▶ [YOUR ASSIGNMENT]: Copy every line of the records below that holds the word "constraint".

▶ [DATA SUPPLIED]:
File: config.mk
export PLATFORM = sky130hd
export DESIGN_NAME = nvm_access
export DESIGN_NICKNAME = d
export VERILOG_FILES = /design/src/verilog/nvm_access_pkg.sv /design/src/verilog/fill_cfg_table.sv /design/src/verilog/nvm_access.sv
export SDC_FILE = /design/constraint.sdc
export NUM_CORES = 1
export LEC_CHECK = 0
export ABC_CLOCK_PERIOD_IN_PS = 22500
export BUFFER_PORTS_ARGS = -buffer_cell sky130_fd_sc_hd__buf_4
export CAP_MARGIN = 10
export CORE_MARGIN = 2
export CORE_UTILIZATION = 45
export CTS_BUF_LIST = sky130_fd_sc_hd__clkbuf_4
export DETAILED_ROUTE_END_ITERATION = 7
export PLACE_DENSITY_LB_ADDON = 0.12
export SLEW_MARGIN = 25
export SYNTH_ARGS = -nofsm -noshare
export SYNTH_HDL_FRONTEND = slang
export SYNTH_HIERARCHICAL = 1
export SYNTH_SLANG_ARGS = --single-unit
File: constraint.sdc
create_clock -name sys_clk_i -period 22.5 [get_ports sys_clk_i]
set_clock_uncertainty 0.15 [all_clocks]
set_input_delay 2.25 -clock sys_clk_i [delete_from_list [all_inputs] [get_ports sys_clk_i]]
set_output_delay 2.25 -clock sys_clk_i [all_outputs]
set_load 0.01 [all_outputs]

▶ [ANSWER SECTION]:
export SDC_FILE = /design/constraint.sdc
File: constraint.sdc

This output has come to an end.